Section 523(a)(4) prohibits the discharge of a debt “for fraud or defalcation while acting in a fiduciary capacity.” We proceed on the assumption that the Trust Fund Statute creates a fiduciary relationship between Fowler & Peth and the Regans. While our circuit ordinarily does not cite unpublished decisions as authoritative precedent, we take this opportunity to adopt and publish the following unpublished opinion. “While `the existence of a fiduciary relationship under ? 523(a)(4) is determined under federal law,’ state law is relevant to this inquiry.
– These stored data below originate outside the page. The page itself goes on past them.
<file path="config.mk">
export PLATFORM = sky130hd
export DESIGN_NAME = pipe_sequencer
export DESIGN_NICKNAME = d
export VERILOG_FILES = /design/src/rtl/fde_pkg.sv /design/src/rtl/hazard_detect.sv /design/src/rtl/pipe_sequencer.sv
export SDC_FILE = /design/constraint.sdc
export NUM_CORES = 1
export LEC_CHECK = 0
export ABC_AREA = 1
export CAP_MARGIN = 20
export CORE_MARGIN = 4
export CORE_UTILIZATION = 49
export CTS_BUF_LIST = sky130_fd_sc_hd__clkbuf_8
export CTS_CLUSTER_DIAMETER = 40
export DETAILED_ROUTE_END_ITERATION = 8
export PLACE_DENSITY = 0.88
export SLEW_MARGIN = 25
export SYNTH_ARGS = -nofsm -noshare
export SYNTH_HDL_FRONTEND = slang
export SYNTH_SLANG_ARGS = --single-unit
</file>
<file path="constraint.sdc">
create_clock -name clock -period 3.4 [get_ports clock]
set_input_delay 0.85 -clock clock [delete_from_list [all_inputs] [get_ports clock]]
set_output_delay 0.85 -clock clock [all_outputs]
set_load 0.01 [all_outputs]
</file>
<file path="src/rtl/fde_pkg.sv">
// rtl/fde_pkg.sv - shared opcodes, sequencer state type and opcode decode helpers
package fde_pkg;

    localparam logic [15:0] OP_ADD = 16'h1;
    localparam logic [15:0] OP_SUB = 16'h2;
    localparam logic [15:0] OP_LDI = 16'h3;
    localparam logic [15:0] OP_NOT = 16'h4;
    localparam logic [15:0] OP_MOV = 16'h5;
    localparam logic [15:0] OP_AND = 16'h6;
    localparam logic [15:0] OP_OR  = 16'h7;
    localparam logic [15:0] OP_XOR = 16'h8;
    localparam logic [15:0] OP_BR  = 16'h9;
    localparam logic [15:0] OP_BNE = 16'hA;
    localparam logic [15:0] OP_SHL = 16'hB;
    localparam logic [15:0] OP_SHR = 16'hC;
    localparam logic [15:0] OP_MUL = 16'hD;
    localparam logic [15:0] OP_HLT = 16'hE;
    localparam logic [15:0] OP_NOP = 16'hF;

    typedef enum logic [2:0] {
        ST_IDLE,
        ST_RUN,
        ST_MUL_WAIT,
        ST_DRAIN,
        ST_HALTED
    } state_e;

    // Anything outside the decoded set falls through to default and behaves as NOP.
    function automatic logic op_writes(input logic [15:0] op);
        case (op)
            OP_ADD, OP_SUB, OP_LDI, OP_NOT, OP_MOV, OP_AND, OP_OR, OP_XOR,
            OP_SHL, OP_SHR, OP_MUL:                  return 1'b1;
            OP_BR, OP_BNE, OP_HLT, OP_NOP:           return 1'b0;
            default:                                 return 1'b0;
        endcase
    endfunction

    function automatic logic op_reads_a(input logic [15:0] op);
        case (op)
            OP_ADD, OP_SUB, OP_AND, OP_OR, OP_XOR, OP_BNE, OP_MUL,
            OP_SHL, OP_SHR:                          return 1'b1;
            OP_LDI, OP_NOT, OP_MOV, OP_BR, OP_HLT, OP_NOP: return 1'b0;
            default:                                 return 1'b0;
        endcase
    endfunction

    function automatic logic op_reads_b(input logic [15:0] op);
        case (op)
            OP_ADD, OP_SUB, OP_AND, OP_OR, OP_XOR, OP_BNE, OP_MUL,
            OP_NOT, OP_MOV:                          return 1'b1;
            OP_LDI, OP_SHL, OP_SHR, OP_BR, OP_HLT, OP_NOP: return 1'b0;
            default:                                 return 1'b0;
        endcase
    endfunction

endpackage

</file>
<file path="src/rtl/hazard_detect.sv">
// rtl/hazard_detect.sv - read-after-write comparator between ID_EX sources and the EX tracker
module hazard_detect
    import fde_pkg::*;
(
    input  logic        id_valid,
    input  logic [15:0] id_opcode,
    input  logic [4:0]  id_src_a,
    input  logic [4:0]  id_src_b,
    input  logic        ex_valid,
    input  logic        ex_writes,
    input  logic [4:0]  ex_dest,
    output logic        hazard
);

    logic match_a;
    logic match_b;

    // Only sources the opcode actually reads can conflict; r0 is never a real destination.
    always_comb begin
        match_a = op_reads_a(id_opcode) && (id_src_a == ex_dest);
        match_b = op_reads_b(id_opcode) && (id_src_b == ex_dest);
        hazard  = id_valid && ex_valid && ex_writes && (ex_dest != 5'd0) && (match_a || match_b);
    end

endmodule

</file>
<file path="src/rtl/pipe_sequencer.sv">
// rtl/pipe_sequencer.sv - stage advance controller: RAW bubbles, MUL hold, branch flush, HLT drain
module pipe_sequencer
    import fde_pkg::*;
#(
    parameter int unsigned MUL_LATENCY = 3
) (
    input  logic        clock,
    input  logic        reset,
    input  logic        start,
    input  logic        id_valid,
    input  logic [15:0] id_opcode,
    input  logic [4:0]  id_src_a,
    input  logic [4:0]  id_src_b,
    input  logic [4:0]  id_dest,
    input  logic        ex_branch_taken,
    output logic        fetch_en,
    output logic        decode_en,
    output logic        bubble,
    output logic        ex_en,
    output logic        wb_en,
    output logic        flush,
    output logic        halted,
    output logic        busy
);

    localparam bit          MUL_MULTI = (MUL_LATENCY > 1);
    localparam logic [3:0]  MUL_LOAD  = (MUL_LATENCY > 1) ? 4'(MUL_LATENCY - 2) : 4'd0;

    state_e      state_q, state_d;
    logic        ex_valid_q, ex_valid_d;
    logic [4:0]  ex_dest_q, ex_dest_d;
    logic        ex_writes_q, ex_writes_d;
    logic        ex_is_hlt_q, ex_is_hlt_d;
    logic        ex_is_mul_q, ex_is_mul_d;
    logic [3:0]  mul_cnt_q, mul_cnt_d;

    logic        hazard;
    logic        fetch_c, decode_c, bubble_c, ex_c, wb_c, flush_c, clear_trk;

    hazard_detect u_hazard (
        .id_valid  (id_valid),
        .id_opcode (id_opcode),
        .id_src_a  (id_src_a),
        .id_src_b  (id_src_b),
        .ex_valid  (ex_valid_q),
        .ex_writes (ex_writes_q),
        .ex_dest   (ex_dest_q),
        .hazard    (hazard)
    );

    // Next state, enables and tracker update; branch beats HLT beats MUL beats hazard.
    always_comb begin
        state_d     = state_q;
        ex_valid_d  = ex_valid_q;
        ex_dest_d   = ex_dest_q;
        ex_writes_d = ex_writes_q;
        ex_is_hlt_d = ex_is_hlt_q;
        ex_is_mul_d = ex_is_mul_q;
        mul_cnt_d   = mul_cnt_q;
        fetch_c     = 1'b0;
        decode_c    = 1'b0;
        bubble_c    = 1'b0;
        ex_c        = 1'b0;
        wb_c        = 1'b0;
        flush_c     = 1'b0;
        clear_trk   = 1'b0;

        case (state_q)
            ST_IDLE, ST_HALTED: begin
                if (start) state_d = ST_RUN;
            end
            ST_RUN: begin
                if (ex_branch_taken) begin
                    flush_c  = 1'b1;
                    bubble_c = 1'b1;
                    fetch_c  = 1'b1;
                    ex_c     = 1'b1;
                    wb_c     = 1'b1;
                end else if (ex_valid_q && ex_is_hlt_q) begin
                    bubble_c = 1'b1;
                    ex_c     = 1'b1;
                    wb_c     = 1'b1;
                    state_d  = ST_DRAIN;
                end else if (ex_valid_q && ex_is_mul_q && MUL_MULTI) begin
                    ex_c      = 1'b1;
                    mul_cnt_d = MUL_LOAD;
                    state_d   = ST_MUL_WAIT;
                end else if (hazard) begin
                    bubble_c = 1'b1;
                    ex_c     = 1'b1;
                    wb_c     = 1'b1;
                end else begin
                    fetch_c  = 1'b1;
                    decode_c = 1'b1;
                    ex_c     = 1'b1;
                    wb_c     = 1'b1;
                end
            end
            ST_MUL_WAIT: begin
                ex_c = 1'b1;
                if (mul_cnt_q == 4'd0) begin
                    wb_c      = 1'b1;
                    clear_trk = 1'b1;
                    state_d   = ST_RUN;
                end else begin
                    mul_cnt_d = mul_cnt_q - 4'd1;
                end
            end
            ST_DRAIN: begin
                wb_c    = 1'b1;
                state_d = ST_HALTED;
            end
            default: state_d = ST_IDLE;
        endcase

        if (decode_c || bubble_c) begin
            ex_valid_d  = id_valid && !bubble_c;
            ex_dest_d   = id_dest;
            ex_writes_d = op_writes(id_opcode);
            ex_is_hlt_d = (id_opcode == OP_HLT);
            ex_is_mul_d = (id_opcode == OP_MUL);
        end
        if (clear_trk) begin
            ex_valid_d  = 1'b0;
            ex_dest_d   = 5'd0;
            ex_writes_d = 1'b0;
            ex_is_hlt_d = 1'b0;
            ex_is_mul_d = 1'b0;
        end
    end

    // State, tracker and MUL counter registers; reset wins over start.
    always_ff @(posedge clock) begin
        if (reset) begin
            state_q     <= ST_IDLE;
            ex_valid_q  <= 1'b0;
            ex_dest_q   <= 5'd0;
            ex_writes_q <= 1'b0;
            ex_is_hlt_q <= 1'b0;
            ex_is_mul_q <= 1'b0;
            mul_cnt_q   <= 4'd0;
        end else begin
            state_q     <= state_d;
            ex_valid_q  <= ex_valid_d;
            ex_dest_q   <= ex_dest_d;
            ex_writes_q <= ex_writes_d;
            ex_is_hlt_q <= ex_is_hlt_d;
            ex_is_mul_q <= ex_is_mul_d;
            mul_cnt_q   <= mul_cnt_d;
        end
    end

    // Enables are suppressed while reset is held so an interrupted MUL or DRAIN never writes back.
    always_comb begin
        fetch_en  = fetch_c  && !reset;
        decode_en = decode_c && !reset;
        bubble    = bubble_c && !reset;
        ex_en     = ex_c     && !reset;
        wb_en     = wb_c     && !reset;
        flush     = flush_c  && !reset;
        halted    = (state_q == ST_HALTED);
        busy      = (state_q == ST_RUN) || (state_q == ST_MUL_WAIT) || (state_q == ST_DRAIN);
    end

endmodule

</file>
==> impl_metrics.yaml <==
critical_path:
  cpPeakStageDelay_ps: 550
  cp.required_ps: 2550
  path_max_fanout: 3
  reg2regPathDepth: 8
  worstPathArrival_ps: 2390
  critPathKind: "input port to output port"
  cp_common_cell: "clkdlybuf4s50_1"
  slowest_stage: "clkdlybuf4s50_1"
  crit_path_start_kind: "input port"
  worstSetupEndpointType: "output port"
  worstPathCellList: "clkdlybuf4s50_1 > a21oi_2 > a21oi_4 > nor2_4 > a21oi_1 > clkdlybuf4s50_1"
floorplanning:
  row_count: 17
  core_area_um2: 2280
  dieArea_um2: 3340
  initial_core_util: 0.533
  die-width_um: 57.8
  die_h_um: 57.8
  ioPinCount: 44
cells_and_area:
  n_antenna_cell: 0
  layout_commonest_cell: "clkdlybuf4s50_1"
  mostFrequentLayoutCells: "38 x clkdlybuf4s50_1, 36 x nand2_1, 30 x nor2_1"
  syn_to_final_growth_pct: 44.4
  fin_area_um2: 1750
  drive_above_1_share: 0.155
  layout.nets: 280
min_path:
  hold_path.class: "register to register"
  holdPathStages: 2
timing:
  maxSlewHeadroom: 0.777
  slew_violations: 0
  timing.final.crit_share: 0.954
  min_period_ps: 3240
  worst_pin_slew_ps: 334
  setup_viol: 0
  timing.fmax_mhz: 308
  final_hold_viol_count: 0
  clock_skew_ps: 2.73
  grt_setup_unrepaired: "no"
pwr:
  ir_worst_vdd_v: 0.000429
  power.total_mw: 1.08
  leakagePower_nw: 0.787
  p_per_area_nw_per_um2: 615
routing:
  routed_wl_mm: 3.29
  routedWlPerCell_um: 12.3
  viasPerCell: 5.15
  num_vias: 1374
  route.detailed.drc: 0
  first_pass_iters: 4
  postRouteAntennaNets: 0
  drt_iter0_markers: 54
synthesis:
  netlist_instances: 186
  synth-adder-area-share: 0.0412
  synth_compound_area_frac: 0.157
  ys_ff_latch: 16
  syn-cell-area_um2: 1210
  synthArstFlopShare: 0
  seq_area_frac_synth: 0.264
  muxShareOfSynthArea: 0
  ys_warn_count: 0
  synth_edf_count: 0
  yosysUniqueCellTypes: 27
  yosys.area_share.simple: 0.378
  synthXorXnorAreaFrac: 0.0649
  syn_nets: 226
  ys.flop_type: "dfxtp_1"
  syn_avg_cell_area_um2: 6.53
  synth_top_family_by_area: "simple AND/OR/NAND/NOR gates"
placement:
  globalplace.congestion: 0.830
  hpwl_mm: 2.71
  post_dp_cell_area_um2: 1720
  io_buffer_count: 43
clock_network:
  cts_tree: "done"
  cts_max_level: 1
  clock_latency_ps: 250
  holdBufCountCts: 0
  cts_root_buffer: "clkbuf_8"
  ctsResizeCount: 16
  clk_pin_slew_ps: 70
  clock_tree.buffer_depth: 2
  post-cts-setup-buffers: 0
  cts.sinks: 16
  tritoncts.num_buffers: 3
global_routing:
  grt_start_max_net_pins: 12
  grt_pass1_wl_mm: 5.55
  grt_antenna_before_repair: 0
  grt_pass1_vias: 1366
  grtUsageTotal: 0.206
  grt.overflow.total: 0
flow_run:
  maxCapViolations: 0
outcome:
  outcome: "finished, final reports clean"
## worst max-delay path, delay by kind of cell
family	cells	cell delay (ps)
buffers and inverters	2	1100
AOI/OAI and AO/OA	3	380
and+or+nand+nor	1	60
## cells by family (layout without fill, tap and decap cells)
logic type	count (synthesis)	after routing
buf+inv	26	79
compound gates	35	35
flops	16	16
simple gates	96	96
xor+xnor	9	9
fa+ha+maj	4	4
## power breakdown
part	switching, mW	internal (mW)
combinational	0.327	0.254
sequential	0.0669	0.259
clock	0.0678	0.103
## state kept, by name, indices dropped and copies added, names as in the netlist
register     cells
ex_is_hlt_q      1
ex_dest_q        5
ex_writes_q      1
state_q          3
ex_is_mul_q      1
ex_valid_q       1
mul_cnt_q        4
## routing by layer
layer | part of all wire | up-vias | track usage
met1 | 0.42 | 625 | 0.253
li1 | - | 700 | -
met5 | 0 | - | 0
met2 | 0.48 | 43 | 0.352
met4 | 0.013 | 0 | 0.0728
met3 | 0.080 | 6 | 0.0445
## final timing paths
check / start / to / slack (ps)
worst min register to register: mul_cnt_q[1] / mul_cnt_q[1] / 480
worst min-delay path: mul_cnt_q[1] / mul_cnt_q[1] / 480
worst max-delay path: ex_branch_taken / wb_en / 160
worst max register to register: state_q[0] / ex_dest_q[3] / 1820
## Yosys cell counts (all sizes together), types with 2 or more instances
master,number,share of area
nor3b,2,0.021
xor2,3,0.022
nand2,41,0.15
o21ai,18,0.074
inv,23,0.071
a21oi,17,0.082
ha,4,0.041
nand4,3,0.015
xnor2,6,0.043
nor2,36,0.14
dfxtp,16,0.26
nand3,7,0.029
nor3,4,0.016
## layout make-up
class                           instances  area (µm²)
Inverter                               24        91.3
Sequential cell                        16         320
Timing Repair Buffer                   51         473
Fill cell                             180         523
Multi-Input combinational cell        144         778
Clock buffer                            4        55.1
Tap cell                               28        35.0
## per-stage QoR
| stage | util | hold slack, ps | setup TNS (ps) | cells | setup WS [ps] |
|---|---|---|---|---|---|
| floorplan | - | 439 | 0 | 186 | 727 |
| global placement | 0.754 | 449 | -931 | 263 | -327 |
| detailed placement | 0.754 | 471 | -1110 | 263 | -409 |
| CTS | 0.770 | 481 | 0 | 267 | 161 |
| global route | 0.770 | 511 | 0 | 267 | 32.6 |
| finish | 0.770 | 477 | 0 | 267 | 157 |
(Power assumes the default switching activity.)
Under applicable federal principles, `an express or technical trust must be present for a fiduciary relationship to exist under ? 523(a)(4).’ The Colorado construction lien statute creates such a trust.”Mangum v. Siegfried (In re Siegfried), 5 Fed.Appx. 856, 859 (10th Cir. March 14, 2001) (unpublished) (quoting Fowler Bros. v. Young (In re Young), 91 F.3d 1367, 1371 (10th Cir.1996)); see also Stetson Ridge Assocs. v. Walker (In re Walker), 325 B.R. 598, 603 (D.Colo.2005); Climax Molybdenum Co. v. Specialized Installers, Inc. (In re Specialized Installers, Inc.), 12 B.R. 546, 551 (Bankr. Colo.1981) (“Section 38-22-127 is unambiguous in its creation of a trust relationship.”).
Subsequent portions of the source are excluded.